Bioluminescence is the process whereby light is produced by enzyme-mediated chemical conversion of a substrate, usually through an intermediate highly energized state. Luciferases/luciferins fall into many unrelated classes with different evolutionary origins. The most notable example is firefly luciferase, with other examples including luciferases from bacteria and a variety of marine organisms, such as sponges, corals, jellyfishes, clams, and a few types of fish ^17,18,19. For luciferases to be useful as mammalian reporters they have to meet certain criteria, including broad emission spectrum, ideally with a significant red component, and high quantum yield without the intracellular accumulation of their substrates to allow real-time monitoring of enzyme expression. Here we describe the properties of the humanized form of Gaussia luciferase, which demonstrates high level expression in mammalian cells.

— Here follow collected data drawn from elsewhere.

--- config.mk ---
export PLATFORM = sky130hd
export DESIGN_NAME = pe_act_queue_v2
export DESIGN_NICKNAME = d
export VERILOG_FILES = /design/src/rtl/pe_act_queue_v2.sv
export SDC_FILE = /design/constraint.sdc
export NUM_CORES = 1
export LEC_CHECK = 0
export CORE_MARGIN = 2
export CORE_UTILIZATION = 64
export DETAILED_ROUTE_END_ITERATION = 7
export GPL_ROUTABILITY_DRIVEN = 1
export PLACE_DENSITY_LB_ADDON = 0.15
export SKIP_LAST_GASP = 1
export SYNTH_ARGS = -nofsm -noshare
export SYNTH_HDL_FRONTEND = slang
export SYNTH_SLANG_ARGS = --single-unit
export TNS_END_PERCENT = 100
--- constraint.sdc ---
create_clock -name clk -period 13.15 [get_ports clk]
set_input_delay 2.63 -clock clk [delete_from_list [all_inputs] [get_ports clk]]
set_output_delay 2.63 -clock clk [all_outputs]
set_load 0.01 [all_outputs]
--- src/rtl/pe_act_queue_v2.sv ---
// Parametrised first-word-fall-through activation queue with occupancy count, almost-full,
// zero-value skipping, synchronous flush and sticky overflow/underflow flags.
module pe_act_queue_v2 #(
  parameter int IDX_WIDTH    = 8,
  parameter int VAL_WIDTH    = 16,
  parameter int DEPTH        = 16,
  parameter int AFULL_THRESH = DEPTH - 2,
  localparam int W           = IDX_WIDTH + VAL_WIDTH,
  localparam int AW          = $clog2(DEPTH),
  localparam int CW          = AW + 1
) (
  input  logic          clk,
  input  logic          rst,
  input  logic          push_act,
  input  logic [W-1:0]  act_in,
  input  logic          zero_skip,
  input  logic          flush,
  input  logic          err_clr,
  input  logic          pop_act,
  output logic [W-1:0]  act_out,
  output logic          queue_empty,
  output logic          queue_empty_next,
  output logic          queue_full,
  output logic          almost_full,
  output logic [CW-1:0] count,
  output logic [15:0]   drop_cnt,
  output logic          overflow,
  output logic          underflow
);

  logic [W-1:0]  mem [DEPTH];
  logic [AW-1:0] wr_ptr_reg, rd_ptr_reg;
  logic [CW-1:0] count_reg, count_next;
  logic [15:0]   drop_cnt_reg, drop_cnt_next;
  logic          overflow_reg, underflow_reg;

  logic is_zero, zero_drop, pop_eff, push_eff, push_ok, pop_ok;
  logic overflow_set, underflow_set;

  assign queue_empty = (count_reg == '0);
  assign queue_full  = (count_reg == CW'(DEPTH));
  assign almost_full = (count_reg >= CW'(AFULL_THRESH));
  assign count       = count_reg;
  assign drop_cnt    = drop_cnt_reg;
  assign overflow    = overflow_reg;
  assign underflow   = underflow_reg;
  assign act_out     = queue_empty ? '0 : mem[rd_ptr_reg];

  // Both push and pop qualify against the pre-edge occupancy, so a full queue
  // can accept a push in the same cycle as a pop.
  assign is_zero   = zero_skip & (act_in[VAL_WIDTH-1:0] == '0);
  assign pop_eff   = pop_act & ~queue_empty;
  assign push_eff  = push_act & ~is_zero & (~queue_full | pop_eff);
  assign push_ok   = push_eff & ~flush;
  assign pop_ok    = pop_eff & ~flush;
  assign zero_drop = push_act & is_zero & ~flush;

  assign overflow_set  = push_act & ~is_zero & queue_full & ~pop_eff & ~flush;
  assign underflow_set = pop_act & queue_empty & ~flush;

  always_comb begin
    count_next = count_reg + CW'(push_ok) - CW'(pop_ok);
    if (flush) begin
      count_next = '0;
    end
    queue_empty_next = rst | (count_next == '0);
  end

  // A skip in the same cycle as a clear counts as the first new drop.
  always_comb begin
    drop_cnt_next = drop_cnt_reg;
    if (err_clr) begin
      drop_cnt_next = zero_drop ? 16'd1 : 16'd0;
    end else if (zero_drop && drop_cnt_reg != 16'hFFFF) begin
      drop_cnt_next = drop_cnt_reg + 16'd1;
    end
  end

  always_ff @(posedge clk) begin
    if (push_ok) begin
      mem[wr_ptr_reg] <= act_in;
    end
  end

  always_ff @(posedge clk) begin
    if (rst) begin
      wr_ptr_reg    <= '0;
      rd_ptr_reg    <= '0;
      count_reg     <= '0;
      drop_cnt_reg  <= '0;
      overflow_reg  <= 1'b0;
      underflow_reg <= 1'b0;
    end else begin
      if (flush) begin
        wr_ptr_reg <= '0;
        rd_ptr_reg <= '0;
      end else begin
        if (push_ok) wr_ptr_reg <= wr_ptr_reg + AW'(1);
        if (pop_ok)  rd_ptr_reg <= rd_ptr_reg + AW'(1);
      end
      count_reg     <= count_next;
      drop_cnt_reg  <= drop_cnt_next;
      overflow_reg  <= (overflow_reg & ~err_clr) | overflow_set;
      underflow_reg <= (underflow_reg & ~err_clr) | underflow_set;
    end
  end

endmodule
==> config.mk <==
export PLATFORM = sky130hd
export DESIGN_NAME = banco_registros_wr
export DESIGN_NICKNAME = d
export VERILOG_FILES = /design/src/rtl/banco_registros_wr.sv
export SDC_FILE = /design/constraint.sdc
export NUM_CORES = 2
export LEC_CHECK = 0
export ABC_AREA = 1
export BUFFER_PORTS_ARGS = -buffer_cell sky130_fd_sc_hd__buf_2
export CELL_PAD_IN_SITES_DETAIL_PLACEMENT = 2
export CELL_PAD_IN_SITES_GLOBAL_PLACEMENT = 2
export CORE_MARGIN = 8
export CORE_UTILIZATION = 25
export DETAILED_ROUTE_END_ITERATION = 6
export PLACE_DENSITY = 0.62
export SETUP_SLACK_MARGIN = 0.02
export SLEW_MARGIN = 10
export SYNTH_ARGS = -nofsm -noshare
export SYNTH_HDL_FRONTEND = slang
export SYNTH_SLANG_ARGS = --single-unit
==> constraint.sdc <==
create_clock -name clk -period 7.1 [get_ports clk]
set_input_delay 1.42 -clock clk [delete_from_list [all_inputs] [get_ports clk]]
set_output_delay 1.42 -clock clk [all_outputs]
set_load 0.1 [all_outputs]
==> config.mk <==
export PLATFORM = sky130hd
export DESIGN_NAME = core_alu_seq
export DESIGN_NICKNAME = d
export VERILOG_FILES = /design/src/rtl/core_alu_seq_pkg.sv /design/src/rtl/core_alu_slice.sv /design/src/rtl/core_alu_seq.sv
export SDC_FILE = /design/constraint.sdc
export NUM_CORES = 1
export LEC_CHECK = 0
export CORE_MARGIN = 4
export CORE_UTILIZATION = 35
export CTS_CLUSTER_SIZE = 14
export DETAILED_ROUTE_END_ITERATION = 6
export GPL_ROUTABILITY_DRIVEN = 0
export PLACE_DENSITY_LB_ADDON = 0.2
export SKIP_CTS_REPAIR_TIMING = 1
export SLEW_MARGIN = 10
export SYNTH_ARGS = -nofsm -noshare
export SYNTH_HDL_FRONTEND = slang
export SYNTH_SLANG_ARGS = --single-unit
==> constraint.sdc <==
create_clock -name I_clock -period 6 [get_ports I_clock]
set_input_delay 1.8 -clock I_clock [delete_from_list [all_inputs] [get_ports I_clock]]
set_output_delay 1.8 -clock I_clock [all_outputs]
set_load 0.05 [all_outputs]
<file path="config.mk">
export PLATFORM = sky130hd
export DESIGN_NAME = prio_sel_pipe
export DESIGN_NICKNAME = d
export VERILOG_FILES = /design/src/rtl/prio_sel_pipe_pkg.sv /design/src/rtl/prio_sel_pipe_prio_enc.sv /design/src/rtl/prio_sel_pipe.sv
export SDC_FILE = /design/constraint.sdc
export NUM_CORES = 1
export LEC_CHECK = 0
export ABC_AREA = 1
export ABC_CLOCK_PERIOD_IN_PS = 2160
export CORE_MARGIN = 4
export CORE_UTILIZATION = 40
export DETAILED_ROUTE_END_ITERATION = 10
export DONT_BUFFER_PORTS = 1
export PLACE_DENSITY_LB_ADDON = 0.1
export SLEW_MARGIN = 20
export SYNTH_ARGS = -nofsm -noshare
export SYNTH_HDL_FRONTEND = slang
export SYNTH_SLANG_ARGS = --single-unit
</file>
<file path="constraint.sdc">
create_clock -name clk -period 2.16 [get_ports clk]
set_input_delay 0.216 -clock clk [delete_from_list [all_inputs] [get_ports clk]]
set_output_delay 0.216 -clock clk [all_outputs]
set_load 0.03 [all_outputs]
</file>
==> src/rtl/xor_descrambler_16.sv <==
// Receive-side XOR descrambler: 16-bit words XORed with a Galois LFSR keystream, one registered output stage.
// Optional parity check on accepted words is built when DESCR_PARITY_EN is defined.
module xor_descrambler_16 #(
    parameter int unsigned         WIDTH = 16,
    parameter logic [WIDTH-1:0]    POLY  = 16'hB400,
    parameter logic [WIDTH-1:0]    SEED  = 16'hACE1
) (
    input  logic             clk,
    input  logic             rst_n,
    input  logic             seed_load,
    input  logic [WIDTH-1:0] seed,
    input  logic             in_valid,
    output logic             in_ready,
    input  logic [WIDTH-1:0] in_data,
`ifdef DESCR_PARITY_EN
    input  logic             in_par,
    output logic             par_err,
`endif
    output logic             out_valid,
    input  logic             out_ready,
    output logic [WIDTH-1:0] out_data,
    output logic [WIDTH-1:0] word_cnt
);

    logic [WIDTH-1:0] lfsr;
    logic [WIDTH-1:0] lfsr_next;
    logic             accept;

    // A seed load steals the cycle so the new keystream never mixes with an in-flight accept.
    assign in_ready = !seed_load && (!out_valid || out_ready);
    assign accept   = in_valid && in_ready;

    always_comb begin
        lfsr_next = lfsr >> 1;
        if (lfsr[0]) begin
            lfsr_next = (lfsr >> 1) ^ POLY;
        end
    end

    always_ff @(posedge clk) begin
        if (!rst_n) begin
            lfsr      <= SEED;
            word_cnt  <= '0;
            out_valid <= 1'b0;
            out_data  <= '0;
        end else begin
            if (seed_load) begin
                lfsr     <= (seed == '0) ? SEED : seed;
                word_cnt <= '0;
            end else if (accept) begin
                lfsr     <= lfsr_next;
                word_cnt <= word_cnt + 1'b1;
            end

            // Accept takes precedence over drain so back-to-back words flow with no bubble.
            if (accept) begin
                out_data  <= in_data ^ lfsr;
                out_valid <= 1'b1;
            end else if (out_valid && out_ready) begin
                out_valid <= 1'b0;
            end
        end
    end

`ifdef DESCR_PARITY_EN
    always_ff @(posedge clk) begin
        if (!rst_n) begin
            par_err <= 1'b0;
        end else if (seed_load) begin
            par_err <= 1'b0;
        end else if (accept && (in_par != (^in_data))) begin
            par_err <= 1'b1;
        end
    end
`endif

endmodule

==> config.mk <==
export PLATFORM = sky130hd
export DESIGN_NAME = xor_descrambler_16
export DESIGN_NICKNAME = d
export VERILOG_FILES = /design/src/rtl/xor_descrambler_16.sv
export SDC_FILE = /design/constraint.sdc
export NUM_CORES = 1
export LEC_CHECK = 0
export BUFFER_PORTS_ARGS = -buffer_cell sky130_fd_sc_hd__buf_2
export CAP_MARGIN = 20
export CORE_MARGIN = 2
export CORE_UTILIZATION = 45
export DETAILED_ROUTE_END_ITERATION = 10
export GPL_ROUTABILITY_DRIVEN = 0
export PLACE_DENSITY = 0.72
export RECOVER_POWER = 25
export SYNTH_ARGS = -nofsm -noshare
export SYNTH_HDL_FRONTEND = slang
export SYNTH_SLANG_ARGS = --single-unit
==> constraint.sdc <==
create_clock -name clk -period 2.1 [get_ports clk]
set_input_delay 0.21 -clock clk [delete_from_list [all_inputs] [get_ports clk]]
set_output_delay 0.21 -clock clk [all_outputs]
set_load 0.05 [all_outputs]
==> out/results.ini <==
[outcome]
run_status = finished clean

[final_layout]
layout-drive-gt1-share = 0.227
diodes = 0
area_growth_pct = 21.4
fillers = 466
final_nets = 363
final_cells = 393

[setup_path]
required_ns = 2.34
crit_fanout = 6
rrSetupSlack_ns = 0.38
start_kind = flip-flop
rr_worst_depth = 5
cpMaxStageDelayCell = or4_4
critPathLaunch = word_cnt[0]
worst-path-buf-inv = 0
crit_type = reg2reg
reg2reg_from = word_cnt[0]
critPathMaxStageDelay_ns = 0.52
end_kind = flip-flop
crit_arrival_ns = 1.96
path_cells = ha_1 > nand2_1 > or4_4 > or3_1 > a21oi_1
critPathTopFamily = simple AND/OR/NAND/NOR gates
r2r-end = word_cnt[14]

[routing]
drt_iter0_markers = 114
num_vias = 2043
drt_wl_total_mm = 5.21
first_pass_iters = 4
drtAntennaViolNets = 0
via_per_inst = 5.20
drc_errors = 0
wire_per_inst_um = 13.3

[power]
p_leak_nw = 1.19
power.total_mw = 2.06
worst_ir_drop_vdd_v = 0.000426
power_density_nw_per_um2 = 744

[timing]
min_period_ns = 1.72
tightest_slew_ns = 0.849
rsz0062_at_grt = false
hold_viol_final = 0
fmax_mhz = 581
tns_ns = 0
setup_ws_ns = 0.378
setup_viol = 0
maxSlewViolCount = 0
finalCritPeriodShare = 0.820
finClkSkew_ns = 0.00547
fin_hold_ws_ns = 0.190
relSlewSlack = 0.434

[synthesis]
syn_area_um2 = 2280
synthAdderAreaFrac = 0.00550
ys_seq_area_frac = 0.431
synth_xor_area_frac = 0.100
avgSynthCellArea_um2 = 8.69
synth.area.mux_share = 0
synth_top_family_by_area = simple AND/OR/NAND/NOR gates
yosys.area_share.simple = 0.224
ys_warn_count = 0
ys_seq_elements = 49
ys_types = 33
synthesis.instances = 262
synthesis.nets = 300
synth_compound_area_frac = 0.196

[placement]
numPlacedInstances = 385
place_hpwl_mm = 3.71
place_ws_ns = 0.403
port_buffers = 70

[global_route]
grt_pass1_vias = 1849
grt.total_usage = 0.192
grt_antenna_before_repair = 0
grt_overflow = 0
grt_pass1_wl_mm = 8.34
grt_max_degree = 48

[min_path]
whs_endpoint = lfsr[11]
worstHoldStart = seed[11]
hold_depth = 3
hold_path_class = in2reg

[die]
die-height_um = 75.1
dieArea_um2 = 5640
fp.dieW_um = 75.1
pin_count = 71
rows = 25
core_um2 = 4790
start_util = 0.476

[clock_tree]
clock_latency_ns = 0.30
clkSlewWorstSetupHoldPaths_ns = 0.09
cts.repair.resized = 0
post_cts_buffers = 0
clock_sinks = 49
cts_root_buf = clkbuf_8
htreeDepth = 2
cts_tree = yes
ctsHoldBuffers = 0
numCtsBuffers = 5
clockBufferDepth = 2

[flow_run]
cap_violations = 0

-- stage by stage --
| step | util | area, um2 |
|---|---|---|
| after floorplan | - | 2280 |
| after global placement | 0.558 | 2670 |
| after detailed placement | 0.558 | 2670 |
| after CTS | 0.583 | 2790 |
| after global routing | 0.578 | 2760 |
| final | 0.578 | 2760 |
-- cells by family (layout without fill, tap and decap cells) --
kind of cell / after synthesis / count (layout)
AND/OR/NAND/NOR: 99 / 99
buffers and inverters: 22 / 86
AO/OA/AOI/OAI: 65 / 65
XOR/XNOR: 26 / 26
flip-flops: 49 / 49
adder cells (fa/ha/maj): 1 / 1
-- report_power, final --
part           switching, mW  leakage, nW  internal (mW)
registers             0.0391        0.402          0.978
logic                  0.211        0.732          0.121
clock network          0.319       0.0574          0.387
-- routing by layer --
| layer | vias up | GRT usage | part of all wire |
|---|---|---|---|
| met5 | - | 0 | 0 |
| met4 | 0 | 0.0813 | 0.022 |
| met3 | 9 | 0.0535 | 0.043 |
| met2 | 55 | 0.320 | 0.48 |
| met1 | 921 | 0.233 | 0.45 |
| li1 | 1058 | - | - |
-- synth_stat cells --
| master | n | area, um2 |
|---|---|---|
| or4_4 | 2 | 22.5 |
| o211ai_1 | 6 | 45.0 |
| nor2b_1 | 1 | 6.26 |
| nor2_1 | 25 | 93.8 |
| nor4_1 | 7 | 43.8 |
| o211a_1 | 16 | 160 |
| or3_1 | 5 | 31.3 |
| buf_2 | 2 | 10.0 |
| nand3_1 | 7 | 35.0 |
| o21ai_0 | 20 | 100 |
| xor2_1 | 1 | 8.76 |
| a21oi_1 | 16 | 80.1 |
| nor2b_4 | 1 | 13.8 |
| nand2b_4 | 1 | 13.8 |
| xnor2_1 | 25 | 219 |
| a21boi_0 | 1 | 7.51 |
| dfxtp_1 | 49 | 981 |
| and4_1 | 3 | 26.3 |
| nor4_2 | 1 | 12.5 |
| o2111ai_1 | 2 | 17.5 |
| nor3b_1 | 1 | 7.51 |
| nor3_1 | 15 | 75.1 |
| ha_1 | 1 | 12.5 |
| buf_1 | 3 | 11.3 |
| nand4_1 | 3 | 18.8 |
| nor4b_1 | 1 | 8.76 |
| clkbuf_1 | 13 | 48.8 |
| a31o_2 | 3 | 26.3 |
| nand2b_1 | 1 | 6.26 |
| nand2_1 | 25 | 93.8 |
| o221ai_1 | 1 | 8.76 |
| inv_1 | 2 | 7.51 |
| buf_6 | 2 | 22.5 |
-- worst reg2reg max path, delay by kind of cell, from the launching register on --
kind	cells	cell delay [ns]
and+or+nand+nor	3	0.95
DFF	1	0.39
AOI/OAI and AO/OA	1	0.14
adders and majority gates	1	0.18
-- how the worst max path moves through the flow --
stage                               to  cells past startpoint
after floorplan           word_cnt[14]                      5
after global placement    word_cnt[10]                      5
after detailed placement  word_cnt[12]                      5
after CTS                 word_cnt[12]                      5
after global routing      word_cnt[10]                      5
final                     word_cnt[14]                      5
-- registers in the layout, summed over array words and instances, names as in the netlist --
| signal | cells |
|---|---|
| word_cnt | 16 |
| lfsr | 16 |
| out_data | 16 |
| out_valid | 1 |
-- final cells by class --
cell class                 instances  area (um2)  share of cell area
clock buffer                       6        82.6              0.0299
clock inverter                     2        37.5              0.0136
inverter                           2        7.51             0.00272
multi-input combinational        191        1200               0.435
sequential                        49         981               0.355
tap                               67        83.8              0.0303
timing repair buffer              76         369               0.134
-- cells in the final DEF, fill, tap and decap left out, types with 2 or more instances in the layout --
cell | synthesis | layout
xnor2_1 | 25 | 25
clkbuf_1 | 13 | 19
o2111ai_1 | 2 | 2
or3_1 | 5 | 5
and4_1 | 3 | 3
o211ai_1 | 6 | 6
nand4_1 | 3 | 3
buf_4 | 0 | 5
a21oi_1 | 16 | 16
or4_4 | 2 | 2
nor4_1 | 7 | 7
nand3_1 | 7 | 7
inv_1 | 2 | 2
o211a_1 | 16 | 16
nor3_1 | 15 | 15
nand2_1 | 25 | 25
nor2_1 | 25 | 24
buf_2 | 2 | 52
o21ai_0 | 20 | 20
dfxtp_1 | 49 | 49
a31o_2 | 3 | 3
clkbuf_8 | 0 | 6
(Power assumes the default switching activity.)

Gaussia luciferase cDNA was isolated from a cDNA library using expression cloning and the protein was expressed and purified in quantity from bacterial ferments ¹⁵. This enzyme is 188 aa in length and encoded in a cDNA of 555 bp and has been humanized (Nanolight, Pinetop, AZ, USA) by codon optimization for mammalian cell expression. Gaussia luciferase has a broad pH optimum with peak activity at 7.7 ¹⁵. Analysis of the gene sequence indicates a secretory signal which is functional in eukaryotes. Our results demonstrate that the hGLuc provides a new tool for bioluminescence imaging in cultured cells and in vivo with a number of useful properties. First, it generates much stronger signal intensity from cells in culture (1000-fold) compared with hRLuc and hFLuc. Second, despite the fact that a substantial portion of hGLuc is secreted, its intracellular bioluminescence from viable cells or cell lysate is still over 100-fold higher compared to hRLuc or hFLuc when expressed under similar conditions with saturating substrate concentration. Third, hGLuc shows 200-fold higher bioluminescent signal intensity than hRLuc and intensity comparable to that of hFLuc in vivo under standard conditions with limiting coelenterazine concentration. Fourth, it is unique among luciferases currently in use as it is secreted. This, in combination with the fact that, like other coelenterazine luciferases, it does not require ATP for activity, allows it to report from cell surroundings as well as cells themselves. Fifth, similar to hRLuc, it can be used in dual bioluminescence imaging modalities with hFLuc, as they use different substrates. Sixth, its short coding sequence makes it suitable for small viral vectors, such as AAV. Further, it should be feasible to generate unique multireporter strategies based on separation of spectral emissions and/or luminescence lifetime of different luciferases. Finally, apart from serving as a good reporter in mammalian cells, hGLuc is very heat stable and strongly resistant to acidic and basic conditions ¹⁵, which should enhance its use in a number of biological applications. Therefore, the introduction of hGLuc as a bioluminescent reporter gene is an important step toward developing a broader array of real-time reporter tools.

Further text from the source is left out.